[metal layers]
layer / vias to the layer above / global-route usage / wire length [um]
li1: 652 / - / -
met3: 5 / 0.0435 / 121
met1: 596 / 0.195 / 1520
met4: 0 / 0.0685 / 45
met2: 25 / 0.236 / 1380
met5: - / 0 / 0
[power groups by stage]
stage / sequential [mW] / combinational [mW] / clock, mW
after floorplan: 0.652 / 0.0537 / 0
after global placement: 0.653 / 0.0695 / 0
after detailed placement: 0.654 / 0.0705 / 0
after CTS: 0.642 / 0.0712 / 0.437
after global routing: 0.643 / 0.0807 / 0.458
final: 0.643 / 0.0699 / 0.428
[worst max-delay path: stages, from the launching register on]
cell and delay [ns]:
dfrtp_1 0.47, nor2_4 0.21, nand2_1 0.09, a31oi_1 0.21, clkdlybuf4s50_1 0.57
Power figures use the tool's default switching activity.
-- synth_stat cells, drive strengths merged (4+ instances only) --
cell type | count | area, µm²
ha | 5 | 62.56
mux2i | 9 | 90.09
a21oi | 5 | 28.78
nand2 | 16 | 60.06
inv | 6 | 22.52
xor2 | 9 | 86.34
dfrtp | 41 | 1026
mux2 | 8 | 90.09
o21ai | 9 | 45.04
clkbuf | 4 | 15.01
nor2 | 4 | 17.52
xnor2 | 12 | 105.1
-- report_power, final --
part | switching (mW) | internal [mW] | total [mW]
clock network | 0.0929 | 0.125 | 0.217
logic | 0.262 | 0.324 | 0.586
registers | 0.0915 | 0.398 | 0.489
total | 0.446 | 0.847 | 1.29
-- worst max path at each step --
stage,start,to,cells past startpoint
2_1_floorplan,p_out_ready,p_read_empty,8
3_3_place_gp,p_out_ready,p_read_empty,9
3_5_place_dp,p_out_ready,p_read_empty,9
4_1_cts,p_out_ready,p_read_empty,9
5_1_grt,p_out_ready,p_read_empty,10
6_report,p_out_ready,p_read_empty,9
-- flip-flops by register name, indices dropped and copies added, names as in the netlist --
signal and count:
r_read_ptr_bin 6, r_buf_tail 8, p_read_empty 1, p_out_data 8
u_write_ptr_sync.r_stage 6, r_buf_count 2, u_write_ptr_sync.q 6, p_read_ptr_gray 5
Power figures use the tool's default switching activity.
## src/rtl/cordic_seq_ctrl_if.sv

```systemverilog
// Handshake and data bundle for cordic_seq_ctrl: angle in on the valid/ready input side,
// cos/sin/err out on the valid/ready output side, plus a busy status.
interface cordic_seq_ctrl_if;
  logic        in_valid;
  logic        in_ready;
  logic [31:0] angle;
  logic        out_valid;
  logic        out_ready;
  logic [31:0] cos_out;
  logic [31:0] sin_out;
  logic        out_err;
  logic        busy;

  modport master (
    output in_valid, angle, out_ready,
    input  in_ready, out_valid, cos_out, sin_out, out_err, busy
  );

  modport slave (
    input  in_valid, angle, out_ready,
    output in_ready, out_valid, cos_out, sin_out, out_err, busy
  );
endinterface

```

## src/rtl/cordic_seq_ctrl.sv

```systemverilog
// Iterative rotation-mode CORDIC: one Q2.30 angle in, ITER micro-rotations (one per clock), cos/sin out.
// Define CORDIC_GAIN_COMP_EN to preload x with K (true cos/sin); otherwise results carry the 1/K gain.
module cordic_seq_ctrl #(
  parameter int ITER = 16
) (
  input logic              clk,
  input logic              rst,
  cordic_seq_ctrl_if.slave bus
);

`ifdef CORDIC_GAIN_COMP_EN
  localparam logic [31:0] X0 = 32'h26DD3B6A;
`else
  localparam logic [31:0] X0 = 32'h40000000;
`endif
  localparam logic [32:0] HALF_PI = 33'h0_6487ED51;
  localparam logic [4:0]  I_LAST  = 5'(ITER - 1);

  typedef enum logic [1:0] {
    IDLE,
    RUN,
    DONE
  } state_e;

  state_e      state_q;
  logic [31:0] x_q, y_q, z_q;
  logic [4:0]  i_q;
  logic        err_q;
  logic [31:0] cos_q, sin_q;
  logic        out_valid_q;
  logic        in_ready_q;
  logic        busy_q;

  logic [31:0] x_d, y_d, z_d;
  logic [31:0] x_sh, y_sh, atan_i;
  logic [32:0] ang_mag;
  logic        ang_err;

  // round(atan(2^-i) * 2^30); past i=10 the value is just 2^(30-i)
  function automatic logic [31:0] atan_rom(input logic [4:0] idx);
    case (idx)
      5'd0:  atan_rom = 32'h3243F6A9;
      5'd1:  atan_rom = 32'h1DAC6705;
      5'd2:  atan_rom = 32'h0FADBAFD;
      5'd3:  atan_rom = 32'h07F56EA7;
      5'd4:  atan_rom = 32'h03FEAB77;
      5'd5:  atan_rom = 32'h01FFD55C;
      5'd6:  atan_rom = 32'h00FFFAAC;
      5'd7:  atan_rom = 32'h007FFF55;
      5'd8:  atan_rom = 32'h003FFFEB;
      5'd9:  atan_rom = 32'h001FFFFD;
      5'd10: atan_rom = 32'h00100000;
      5'd11: atan_rom = 32'h00080000;
      5'd12: atan_rom = 32'h00040000;
      5'd13: atan_rom = 32'h00020000;
      5'd14: atan_rom = 32'h00010000;
      5'd15: atan_rom = 32'h00008000;
      5'd16: atan_rom = 32'h00004000;
      5'd17: atan_rom = 32'h00002000;
      5'd18: atan_rom = 32'h00001000;
      5'd19: atan_rom = 32'h00000800;
      5'd20: atan_rom = 32'h00000400;
      5'd21: atan_rom = 32'h00000200;
      5'd22: atan_rom = 32'h00000100;
      5'd23: atan_rom = 32'h00000080;
      5'd24: atan_rom = 32'h00000040;
      5'd25: atan_rom = 32'h00000020;
      5'd26: atan_rom = 32'h00000010;
      5'd27: atan_rom = 32'h00000008;
      5'd28: atan_rom = 32'h00000004;
      5'd29: atan_rom = 32'h00000002;
      default: atan_rom = 32'h00000000;
    endcase
  endfunction

  always_comb begin
    x_sh   = $signed(x_q) >>> i_q;
    y_sh   = $signed(y_q) >>> i_q;
    atan_i = atan_rom(i_q);
    x_d    = x_q;
    y_d    = y_q;
    z_d    = z_q;
    // Negative residual angle rotates clockwise (d = -1)
    if (z_q[31]) begin
      x_d = x_q + y_sh;
      y_d = y_q - x_sh;
      z_d = z_q + atan_i;
    end else begin
      x_d = x_q - y_sh;
      y_d = y_q + x_sh;
      z_d = z_q - atan_i;
    end
  end

  // 33-bit magnitude so that 0x80000000 does not wrap back to a small value
  assign ang_mag = bus.angle[31] ? (33'd0 - {1'b1, bus.angle}) : {1'b0, bus.angle};
  assign ang_err = (ang_mag > HALF_PI);

  always_ff @(posedge clk or posedge rst) begin
    if (rst) begin
      state_q     <= IDLE;
      x_q         <= '0;
      y_q         <= '0;
      z_q         <= '0;
      i_q         <= '0;
      err_q       <= 1'b0;
      cos_q       <= '0;
      sin_q       <= '0;
      out_valid_q <= 1'b0;
      in_ready_q  <= 1'b1;
      busy_q      <= 1'b0;
    end else begin
      case (state_q)
        IDLE: begin
          if (bus.in_valid) begin
            x_q        <= X0;
            y_q        <= '0;
            z_q        <= bus.angle;
            i_q        <= '0;
            err_q      <= ang_err;
            in_ready_q <= 1'b0;
            busy_q     <= 1'b1;
            state_q    <= RUN;
          end
        end
        RUN: begin
          x_q <= x_d;
          y_q <= y_d;
          z_q <= z_d;
          i_q <= i_q + 5'd1;
          if (i_q == I_LAST) begin
            cos_q       <= err_q ? 32'h0 : x_d;
            sin_q       <= err_q ? 32'h0 : y_d;
            out_valid_q <= 1'b1;
            state_q     <= DONE;
          end
        end
        DONE: begin
          if (bus.out_ready) begin
            out_valid_q <= 1'b0;
            in_ready_q  <= 1'b1;
            busy_q      <= 1'b0;
            state_q     <= IDLE;
          end
        end
        default: begin
          out_valid_q <= 1'b0;
          in_ready_q  <= 1'b1;
          busy_q      <= 1'b0;
          state_q     <= IDLE;
        end
      endcase
    end
  end

  assign bus.in_ready  = in_ready_q;
  assign bus.out_valid = out_valid_q;
  assign bus.cos_out   = cos_q;
  assign bus.sin_out   = sin_q;
  assign bus.out_err   = err_q;
  assign bus.busy      = busy_q;

endmodule
```

## src/flat_wrapper.sv

```systemverilog
// flat-port wrapper written by rule: the top's interface ports become plain ports
module cordic_seq_ctrl_flat 
#(
  parameter int ITER = 16
)
  (clk, rst, bus_in_valid, bus_angle, bus_out_ready, bus_in_ready, bus_out_valid, bus_cos_out, bus_sin_out, bus_out_err, bus_busy);
  cordic_seq_ctrl_if bus_i ();
  input logic clk;
  input logic rst;
  input wire logic [$bits(bus_i.in_valid)-1:0] bus_in_valid;
  input wire logic [$bits(bus_i.angle)-1:0] bus_angle;
  input wire logic [$bits(bus_i.out_ready)-1:0] bus_out_ready;
  output wire logic [$bits(bus_i.in_ready)-1:0] bus_in_ready;
  output wire logic [$bits(bus_i.out_valid)-1:0] bus_out_valid;
  output wire logic [$bits(bus_i.cos_out)-1:0] bus_cos_out;
  output wire logic [$bits(bus_i.sin_out)-1:0] bus_sin_out;
  output wire logic [$bits(bus_i.out_err)-1:0] bus_out_err;
  output wire logic [$bits(bus_i.busy)-1:0] bus_busy;
  assign bus_i.in_valid = bus_in_valid;
  assign bus_i.angle = bus_angle;
  assign bus_i.out_ready = bus_out_ready;
  assign bus_in_ready = bus_i.in_ready;
  assign bus_out_valid = bus_i.out_valid;
  assign bus_cos_out = bus_i.cos_out;
  assign bus_sin_out = bus_i.sin_out;
  assign bus_out_err = bus_i.out_err;
  assign bus_busy = bus_i.busy;
  cordic_seq_ctrl #(.ITER(ITER)) u_core (.clk(clk), .rst(rst), .bus(bus_i));
endmodule
```

## config.mk

```make
export PLATFORM = sky130hd
export DESIGN_NAME = cordic_seq_ctrl_flat
export DESIGN_NICKNAME = d
export VERILOG_FILES = /design/src/rtl/cordic_seq_ctrl_if.sv /design/src/rtl/cordic_seq_ctrl.sv /design/src/flat_wrapper.sv
export SDC_FILE = /design/constraint.sdc
export NUM_CORES = 1
export LEC_CHECK = 0
export ABC_AREA = 1
export BUFFER_PORTS_ARGS = -buffer_cell sky130_fd_sc_hd__buf_2
export CORE_ASPECT_RATIO = 0.7
export CORE_MARGIN = 4
export CORE_UTILIZATION = 41
export DETAILED_ROUTE_END_ITERATION = 12
export GPL_TIMING_DRIVEN = 1
export PLACE_DENSITY = 0.57
export SYNTH_ARGS = -nofsm -noshare
export SYNTH_HDL_FRONTEND = slang
export SYNTH_SLANG_ARGS = --single-unit
```

## constraint.sdc

```tcl
create_clock -name clk -period 5.2 [get_ports clk]
set_input_delay 0.78 -clock clk [delete_from_list [all_inputs] [get_ports clk]]
set_output_delay 0.78 -clock clk [all_outputs]
set_load 0.005 [all_outputs]
```

==> results.cfg <==
[final_layout]
area_growth_pct = 12.2
final_common_cell = nand2_1
drive_above_1_share_pct = 10.1
nets = 3383
final_cell_mix = nand2_1 (997), nand3_1 (365), inv_1 (286)
fillCellCount = 4948
n_antenna_cell = 0
instances_no_fill = 3841

[global_route]
grt_start_max_net_pins = 97
gr-usage-all-layers_pct = 30.3
grt_pass1_wl_um = 119000
antenna_found_initial = 0
overflow = 0
grt_pass1_vias = 19800

[status]
status = finished, final reports clean

[logic_synthesis]
synth_nets = 3279
ys_seq_elements = 171
synth_top_area_share_pct = 22.2
yosysSeqAreaShare_pct = 22.4
synth_enable_flop_cells = 0
synth_top_area_cell = dfrtp_1
synth_area_per_cell_sq_um = 6.13
yosys.cell_types.count = 54
synth_cells = 3121
async_flop_share_pct = 100
netlist_area_sq_um = 19100
ys_top_cells_by_area = dfrtp_1 (22%), nand2_1 (20%), nand3_1 (9.6%)
yosysWarningCount = 0
ys.flop_type = dfrtp_1

[timing]
setup_violations = 0
slew_viol_final = 0
min_period_ps = 4990
skew_ps = 16.0
finalHoldViolations = 0
fmax_ghz = 0.201
rsz0062_at_grt = true
slew_headroom_pct = 30.9
finalCritPeriodShare_pct = 95.9
tightest_slew_ps = 1040

[job]
cap_violations = 0

[critical_path]
crit_path_end_kind = flip-flop
cp_slowest_stage_delay_ps = 460
cpMaxStageDelayCell = dfrtp_2
reg2reg_depth = 28
cp-start-kind = flip-flop
cpMostUsedCell = buf_4
crit_type = flip-flop to flip-flop
r2r_start = u_core.i_q[0]$_DFFE_PP0P_
cp.arrival_ps = 5410
crit_required_ps = 5620
timing.rr.end = u_core.z_q[31]$_DFFE_PP0P_
critPathMaxFanout = 36
reg2reg_slack_ps = 210

[clock_network]
clk_pin_slew_ps = 80
cts_root_buffer = clkbuf_16
clock_latency_ps = 480
cts_buffer_depth = 2
cts.sinks = 171
cts_tree = built
cts-buffers-inserted = 17
h-tree-depth = 4

[route]
final_antenna_net_count = 0
vias = 21800
routed-wl-met2_um = 29800
drt-met1-wl_um = 39500
drt-pass1-iter-count = 9
wl_met3_um = 7230
vias_per_cell = 5.68
drtIter0Drc = 2978
wl_per_cell_um = 20.3
drc = 0
wl_um = 77800
topRoutingLayerUsed = met5

[min_path]
hold_class = input pin to asynchronous set/reset pin

[placed_design]
io_buffers = 103
dp_hpwl_um = 61600
dp_cells = 3800
gp_congestion = 0.984

[die]
die_h_um = 189
row_count = 65
core_sq_um = 45500
initial_utilization_pct = 42.0
dieArea_sq_um = 50200
io_pins = 104
fp.dieW_um = 266
## synth_stat cells (9+ instances only)
cell type / instances
nor2_1: 256
nor3_1: 32
nand2_1: 1000
xor2_1: 99
a31oi_1: 13
or2_2: 22
a21oi_1: 151
nand3b_1: 11
nor2_2: 9
nand3_1: 366
dfrtp_1: 170
nand4_1: 32
xnor2_1: 51
ha_1: 119
o211ai_1: 14
buf_1: 20
inv_1: 289
clkbuf_1: 55
o31ai_1: 10
buf_2: 31
o21ai_0: 224
a32o_1: 22
o22ai_1: 14
## cell type report
class                   instances  area [sq um]  share of cell area, %
clock buffers                  21           460                   2.15
clock inverters                11           160                  0.746
inverters                     295          1110                   5.19
multi-input cells            2535         13300                   62.2
flip-flops and latches        171          4280                   20.0
well taps                     603           754                   3.52
repair buffers                205          1350                   6.27
## critical path, delay by kind of cell, from the launching register on
family,cells,cell delay (ps)
AO/OA/AOI/OAI,6,1140
XOR/XNOR,1,160
AND/OR/NAND/NOR,11,1450
adder cells (fa/ha/maj),2,500
buffers and inverters,8,1200
flip-flops,1,460
## registers in the layout, indices dropped and copies added, names as in the netlist
signal	flops
u_core.bus.busy	1
u_core.bus.cos_out	32
u_core.bus.in_ready	1
u_core.bus.out_err	1
u_core.bus.out_valid	1
u_core.bus.sin_out	32
u_core.i_q	5
u_core.state_q	2
u_core.x_q	32
u_core.y_q	32
u_core.z_q	32
## repair_timing
action	in CTS	in global routing
setup endpoints to repair	2	47
endpoints found under the hold margin	0	0
hold buffers	0	0
pin swaps	0	8
setup buffers	0	9
gates resized for setup	1	40
## metal layers
metal / up-vias / global-route usage, %
li1: 10500 / -
met1: 10300 / 48.6
met2: 879 / 40.8
met3: 65 / 6.59
met4: 2 / 5.72
met5: - / 0
## worst max path at each step
stage                               from                    endpoint  depth (start not counted)  slack [ps]
4_1_cts        u_core.i_q[1]$_DFFE_PP0P_  u_core.z_q[30]$_DFFE_PP0P_                         32         100
3_3_place_gp   u_core.i_q[1]$_DFFE_PP0P_  u_core.z_q[29]$_DFFE_PP0P_                         27          70
5_1_grt        u_core.i_q[1]$_DFFE_PP0P_  u_core.y_q[31]$_DFFE_PP0P_                         31         -60
6_report       u_core.i_q[0]$_DFFE_PP0P_  u_core.z_q[31]$_DFFE_PP0P_                         28         210
2_1_floorplan  u_core.i_q[0]$_DFFE_PP0P_  u_core.z_q[26]$_DFFE_PP0P_                         32        1040
3_5_place_dp   u_core.i_q[1]$_DFFE_PP0P_  u_core.z_q[29]$_DFFE_PP0P_                         27           4
## through the flow
| step | TNS [ps] | cell area (sq um) | hold WS (ps) | util, % | setup WS, ps |
|---|---|---|---|---|---|
| floorplan | 0 | 19100 | 455 | - | 1040 |
| detailed placement | 0 | 20600 | 460 | 45.2 | 4.18 |
| global placement | 0 | 20600 | 460 | 45.2 | 68.0 |
| CTS | 0 | 21200 | 429 | 46.6 | 105 |
| global route | -170 | 21500 | 472 | 47.1 | -56.5 |
| finish | 0 | 21500 | 431 | 47.1 | 215 |
## kinds of logic (layout without fill, tap and decap cells)
group	Yosys count	count (layout)	share of synthesized area, %
fa+ha+maj	122	122	8.10
compound gates	507	507	15.3
xor+xnor	150	150	6.87
buf+inv	415	532	8.79
simple gates	1756	1756	38.6
flops	171	171	22.4
Power is not shown: default switching activity piles up to over one toggle a cycle in this logic, so the estimate is an artifact.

+---+

In the entries above, find the line with "5_1_grt,p_out_ready,p_read_empty,10" and the line with "u_write_ptr_sync.r_stage 6, r_buf_count", then restate word for word both of them and every line between, with nothing more.

5_1_grt,p_out_ready,p_read_empty,10
6_report,p_out_ready,p_read_empty,9
-- flip-flops by register name, indices dropped and copies added, names as in the netlist --
signal and count:
r_read_ptr_bin 6, r_buf_tail 8, p_read_empty 1, p_out_data 8
u_write_ptr_sync.r_stage 6, r_buf_count 2, u_write_ptr_sync.q 6, p_read_ptr_gray 5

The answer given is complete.